As the lines appear below, please set them down exactly, starting at the first and finishing with the one containing "export CAP_MARGIN = 25".

Collected data entries:
▬▬▬

==> job 1006: inputs <==
// ARM
module ARM(
	input clk, rst,
	output [32 - 1:0] imem_addr,
	input [32 - 1:0] imem_data,
	output [32 - 1:0] dmem_addr,
	output [32 - 1:0] dmem_wdata,
	output dmem_read,
	output dmem_write,
	input [32 - 1:0] dmem_rdata,
	input dmem_ready
);
export LEC_CHECK = 0
export CAP_MARGIN = 25
export CELL_PAD_IN_SITES_GLOBAL_PLACEMENT = 0
export CORE_ASPECT_RATIO = 0.86
export CORE_MARGIN = 2
export CORE_UTILIZATION = 72
export CTS_CLUSTER_DIAMETER = 29
export CTS_CLUSTER_SIZE = 25
export PLACE_DENSITY_LB_ADDON = 0.14
export SETUP_SLACK_MARGIN = 3.53
export SLEW_MARGIN = 20
create_clock -name core_clock -period 22.0 [get_ports {clk}]
run.sh (not shown) runs the stock make flow with config.mk's settings and CLKGATE_MAP_FILE=.
==> job 6234 (differences from job 1006) <==
==> flow/config.mk (replaced) <==
export PLATFORM = sky130hd
export DESIGN_NAME = ARM
export DESIGN_NICKNAME = ARM
export VERILOG_FILES = /design/flow/design.v
export SDC_FILE = /design/flow/constraint.sdc
export NUM_CORES = 4
export LEC_CHECK = 0
export CAP_MARGIN = 20
export CORE_MARGIN = 2
export CORE_UTILIZATION = 50
export SETUP_SLACK_MARGIN = -1.02
export SLEW_MARGIN = 20
export TNS_END_PERCENT = 40
==> flow/constraint.sdc (replaced) <==
create_clock -name core_clock -period 11.0 [get_ports {clk}]
set_input_delay 2.2000 -clock core_clock [delete_from_list [all_inputs] [get_ports {clk}]]
set_output_delay 2.2000 -clock core_clock [all_outputs]
set_load 0.01 [all_outputs]
==> job 8202 (differences from job 1006) <==
==> flow/config.mk (replaced) <==
export PLATFORM = sky130hd
export DESIGN_NAME = ARM
export DESIGN_NICKNAME = ARM
export VERILOG_FILES = /design/flow/design.v
export SDC_FILE = /design/flow/constraint.sdc
export NUM_CORES = 4
export LEC_CHECK = 0
export CAP_MARGIN = 20
export CELL_PAD_IN_SITES_GLOBAL_PLACEMENT = 3
export CORE_MARGIN = 3
export CORE_UTILIZATION = 26
export CTS_CLUSTER_DIAMETER = 56
export CTS_CLUSTER_SIZE = 31
export HOLD_SLACK_MARGIN = 0.26
export MAX_ROUTING_LAYER = met4
export PLACE_DENSITY = 0.52
export SETUP_SLACK_MARGIN = -0.52
export SLEW_MARGIN = 5
export TNS_END_PERCENT = 50
==> flow/constraint.sdc (replaced) <==
create_clock -name core_clock -period 29.9 [get_ports {clk}]
set_input_delay 5.9800 -clock core_clock [delete_from_list [all_inputs] [get_ports {clk}]]
set_output_delay 5.9800 -clock core_clock [all_outputs]
set_load 0.01 [all_outputs]
==> comparison <==
- Job 6234 ran to the end with violations: setup timing. Job 1006 stopped in global routing on GRT-0116. Job 8202 completed with no timing, DRC or antenna violations.
- Of job 8202 and job 6234, job 8202 has the higher worst hold slack (gap 0.0015 ns).
- Of job 8202 and job 6234, job 6234 has the higher sequential power (gap about 60%, measured against job 6234).
- Of job 6234 and job 8202, job 8202 has the higher sequential share of layout area (gap 3.4 points).
- Against job 6234, the power of job 8202 is smaller by about 70%.
- Clock skew: job 8202 is higher than job 6234 (0.010 ns).
- Against job 8202, the cell count of job 6234 is smaller by about 2.8%.
- Setup slack: job 8202 is higher than job 6234 (6.4 ns).

==> inputs of v38 <==
ARM again, from the RTL that the note above started with.
Settings: LEC_CHECK=0, ABC_AREA=1, CAP_MARGIN=20, CORE_MARGIN=2, CORE_UTILIZATION=72, CTS_CLUSTER_DIAMETER=362, CTS_CLUSTER_SIZE=31, HOLD_SLACK_MARGIN=0.3, PLACE_DENSITY_LB_ADDON=0.01, SETUP_SLACK_MARGIN=3.59, SLEW_MARGIN=20; clock period 13.4 ns.
==> inputs of v17, as changes to v38 <==
Settings changed: ABC_AREA 1 to default, CORE_UTILIZATION 72 to 50, CTS_CLUSTER_DIAMETER 362 to default, CTS_CLUSTER_SIZE 31 to default, HOLD_SLACK_MARGIN 0.3 to default, PLACE_DENSITY_LB_ADDON 0.01 to default, SETUP_SLACK_MARGIN 3.59 to 2.86.
==> flow/constraint.sdc (replaced) <==
create_clock -name core_clock -period 11.0 [get_ports {clk}]
set_input_delay 2.2000 -clock core_clock [delete_from_list [all_inputs] [get_ports {clk}]]
set_output_delay 2.2000 -clock core_clock [all_outputs]
set_load 0.01 [all_outputs]
==> qor summary <==
| metric | v17 | v38 |
|---|---|---|
| Placement-stage cell area | 0.0726 mm² | 0.0654 mm² |
| Parity-gate share of the synthesized area counting xor and xnor cells | 2.46% | 0.930% |
| Height of the chip | 347 µm | 291 µm |
| Net count of the mapped netlist | 7,336 | 8,781 |
| Number of setup buffers added after CTS | 183 | 139 |
| Synthesized cell area | 0.0587 mm² | 0.0595 mm² |
| Mapped Cells | 7,134 | 8,579 |
| MUX share of area | 3.64% | 0% |
| Standard-cell row count | 125 | 105 |
| Result of the run | aborted with a tool error | aborted with a tool error |
| Stage where the flow stopped | 5_1_grt | 5_1_grt |
| Global placer's final weighted congestion | 1.14 | 1.32 |
| Cell count listed in synth_stat.txt | 7,134 | 8,579 |
| Sum of net half-perimeters after detailed placement | 230 mm | 180 mm |
| H-tree levels | 3 | 2 |
| Number of placed instances with taps included | 9,694 | 9,847 |
| Post-placement worst setup slack | -3100 ps | -246 ps |
| Area share, top type | 20.6% | 20.4% |
| Fa+ha+maj area frac | 2.92% | 2.88% |
| Number of distinct standard cells referenced by the synthesized netlist | 124 | 71 |
| Syn Area/Cell | 8.23 µm² | 6.93 µm² |
| Sequential element share of the synthesized area | 38.5% | 38.0% |

==> exp/nickel <==
Starting RTL as in the previous note.
make LEC_CHECK=0 ABC_AREA=1 CAP_MARGIN=0 CELL_PAD_IN_SITES_DETAIL_PLACEMENT=1 CELL_PAD_IN_SITES_GLOBAL_PLACEMENT=1 CORE_ASPECT_RATIO=0.57 CORE_MARGIN=9 CORE_UTILIZATION=40 CTS_CLUSTER_DIAMETER=209 GPL_ROUTABILITY_DRIVEN=0 GPL_TIMING_DRIVEN=1 MIN_ROUTING_LAYER=met2 PLACE_DENSITY_LB_ADDON=0.23 SLEW_MARGIN=30 TNS_END_PERCENT=95 finish   # period 14.3 ns
==> inputs of exp/delta, as changes to exp/nickel <==
CAP_MARGIN = 20   (was 0)
CELL_PAD_IN_SITES_DETAIL_PLACEMENT = default   (was 1)
CELL_PAD_IN_SITES_GLOBAL_PLACEMENT = default   (was 1)
CORE_ASPECT_RATIO = default   (was 0.57)
CORE_MARGIN = 2   (was 9)
CORE_UTILIZATION = 72   (was 40)
CTS_CLUSTER_DIAMETER = 27   (was 209)
CTS_CLUSTER_SIZE = 72   (was default)
GPL_ROUTABILITY_DRIVEN = default   (was 0)
GPL_TIMING_DRIVEN = default   (was 1)
MIN_ROUTING_LAYER = default   (was met2)
PLACE_DENSITY_LB_ADDON = 0.01   (was 0.23)
SETUP_SLACK_MARGIN = 3.59   (was default)
SLEW_MARGIN = 20   (was 30)
TNS_END_PERCENT = default   (was 95)
==> flow/constraint.sdc (replaced) <==
create_clock -name core_clock -period 13.4 [get_ports {clk}]
set_input_delay 2.6800 -clock core_clock [delete_from_list [all_inputs] [get_ports {clk}]]
set_output_delay 2.6800 -clock core_clock [all_outputs]
set_load 0.01 [all_outputs]
==> inputs of exp/fjord, as changes to exp/nickel <==
ABC_AREA = default   (was 1)
CAP_MARGIN = 20   (was 0)
CELL_PAD_IN_SITES_DETAIL_PLACEMENT = default   (was 1)
CELL_PAD_IN_SITES_GLOBAL_PLACEMENT = 0   (was 1)
CORE_ASPECT_RATIO = default   (was 0.57)
CORE_MARGIN = 2   (was 9)
CORE_UTILIZATION = 55   (was 40)
CTS_CLUSTER_DIAMETER = 380   (was 209)
GPL_ROUTABILITY_DRIVEN = default   (was 0)
GPL_TIMING_DRIVEN = default   (was 1)
MIN_ROUTING_LAYER = default   (was met2)
PLACE_DENSITY_LB_ADDON = 0.1   (was 0.23)
SETUP_SLACK_MARGIN = 3.12   (was default)
SLEW_MARGIN = 20   (was 30)
TNS_END_PERCENT = 5   (was 95)
==> flow/constraint.sdc (replaced) <==
create_clock -name core_clock -period 11.2 [get_ports {clk}]
set_input_delay 2.2400 -clock core_clock [delete_from_list [all_inputs] [get_ports {clk}]]
set_output_delay 2.2400 -clock core_clock [all_outputs]
set_load 0.01 [all_outputs]
==> results <==
Between exp/fjord and exp/nickel, the lower synthesized cell count is in exp/fjord (gap 17%, measured against exp/nickel).
exp/delta never finished: it broke off in global routing (5_1_grt). exp/fjord ended with an error in global routing (5_1_grt) (GRT-0232). exp/nickel aborted during global routing (5_1_grt).
Between exp/fjord and exp/delta, the lower synthesized area is in exp/fjord (gap about 1.3%, measured against exp/delta).
Die area: exp/fjord is smaller than exp/nickel (33%).
Power and IR drop assume default switching activity.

▬▬▬

▶ _EXPECTED ANSWER_:
==> job 1006: inputs <==
// ARM
module ARM(
	input clk, rst,
	output [32 - 1:0] imem_addr,
	input [32 - 1:0] imem_data,
	output [32 - 1:0] dmem_addr,
	output [32 - 1:0] dmem_wdata,
	output dmem_read,
	output dmem_write,
	input [32 - 1:0] dmem_rdata,
	input dmem_ready
);
export LEC_CHECK = 0
export CAP_MARGIN = 25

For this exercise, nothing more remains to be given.